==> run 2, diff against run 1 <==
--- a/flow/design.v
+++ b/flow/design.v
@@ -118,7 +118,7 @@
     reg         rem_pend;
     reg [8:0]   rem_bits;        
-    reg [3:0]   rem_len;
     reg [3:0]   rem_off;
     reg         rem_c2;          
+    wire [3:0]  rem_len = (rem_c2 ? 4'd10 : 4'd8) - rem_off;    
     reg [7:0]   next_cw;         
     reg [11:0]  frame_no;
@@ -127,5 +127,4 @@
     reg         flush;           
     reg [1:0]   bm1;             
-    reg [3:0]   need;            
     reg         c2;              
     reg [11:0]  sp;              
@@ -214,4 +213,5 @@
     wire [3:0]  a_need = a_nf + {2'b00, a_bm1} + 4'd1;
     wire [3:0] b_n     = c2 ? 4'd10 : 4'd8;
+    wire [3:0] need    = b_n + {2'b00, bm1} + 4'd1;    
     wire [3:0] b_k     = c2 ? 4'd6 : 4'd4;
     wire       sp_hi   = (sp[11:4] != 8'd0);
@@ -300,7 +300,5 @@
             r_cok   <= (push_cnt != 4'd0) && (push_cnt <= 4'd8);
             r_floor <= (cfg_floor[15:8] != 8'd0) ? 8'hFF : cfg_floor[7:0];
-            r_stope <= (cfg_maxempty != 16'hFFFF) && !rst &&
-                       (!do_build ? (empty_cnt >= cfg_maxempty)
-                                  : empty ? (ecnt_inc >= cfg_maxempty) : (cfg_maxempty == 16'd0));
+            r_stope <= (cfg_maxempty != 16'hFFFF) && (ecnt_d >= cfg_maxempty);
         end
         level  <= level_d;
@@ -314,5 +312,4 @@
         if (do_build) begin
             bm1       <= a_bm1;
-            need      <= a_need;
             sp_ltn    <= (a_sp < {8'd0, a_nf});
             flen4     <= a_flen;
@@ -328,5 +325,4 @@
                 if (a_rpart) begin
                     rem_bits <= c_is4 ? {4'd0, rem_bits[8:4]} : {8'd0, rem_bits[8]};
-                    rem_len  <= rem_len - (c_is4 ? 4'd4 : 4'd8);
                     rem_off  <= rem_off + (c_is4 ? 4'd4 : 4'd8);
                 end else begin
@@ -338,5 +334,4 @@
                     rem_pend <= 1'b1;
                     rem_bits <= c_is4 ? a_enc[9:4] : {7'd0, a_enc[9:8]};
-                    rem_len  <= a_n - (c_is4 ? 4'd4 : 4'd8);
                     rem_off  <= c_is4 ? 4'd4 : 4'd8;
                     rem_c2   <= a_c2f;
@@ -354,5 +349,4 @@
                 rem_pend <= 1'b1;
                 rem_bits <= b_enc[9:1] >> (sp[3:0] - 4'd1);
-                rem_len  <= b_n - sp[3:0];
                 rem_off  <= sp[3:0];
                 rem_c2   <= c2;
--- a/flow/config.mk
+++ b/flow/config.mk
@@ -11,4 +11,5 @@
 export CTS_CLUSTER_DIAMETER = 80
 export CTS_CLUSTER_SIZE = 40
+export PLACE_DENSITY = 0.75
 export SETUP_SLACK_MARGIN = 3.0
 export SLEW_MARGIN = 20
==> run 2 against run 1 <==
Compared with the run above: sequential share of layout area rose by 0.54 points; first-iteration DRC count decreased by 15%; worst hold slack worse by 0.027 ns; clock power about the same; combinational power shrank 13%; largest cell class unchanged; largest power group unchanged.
————
▶ **TASK GOAL**: Copy each line, exactly, that falls between the line containing "rem_off + (c_is4 ? 4'd4 : 4'd8);" and the end of the entries, both included.

▶ **TASK SOLUTION**:
                     rem_off  <= rem_off + (c_is4 ? 4'd4 : 4'd8);
                 end else begin
@@ -338,5 +334,4 @@
                     rem_pend <= 1'b1;
                     rem_bits <= c_is4 ? a_enc[9:4] : {7'd0, a_enc[9:8]};
-                    rem_len  <= a_n - (c_is4 ? 4'd4 : 4'd8);
                     rem_off  <= c_is4 ? 4'd4 : 4'd8;
                     rem_c2   <= a_c2f;
@@ -354,5 +349,4 @@
                 rem_pend <= 1'b1;
                 rem_bits <= b_enc[9:1] >> (sp[3:0] - 4'd1);
-                rem_len  <= b_n - sp[3:0];
                 rem_off  <= sp[3:0];
                 rem_c2   <= c2;
--- a/flow/config.mk
+++ b/flow/config.mk
@@ -11,4 +11,5 @@
 export CTS_CLUSTER_DIAMETER = 80
 export CTS_CLUSTER_SIZE = 40
+export PLACE_DENSITY = 0.75
 export SETUP_SLACK_MARGIN = 3.0
 export SLEW_MARGIN = 20
==> run 2 against run 1 <==
Compared with the run above: sequential share of layout area rose by 0.54 points; first-iteration DRC count decreased by 15%; worst hold slack worse by 0.027 ns; clock power about the same; combinational power shrank 13%; largest cell class unchanged; largest power group unchanged.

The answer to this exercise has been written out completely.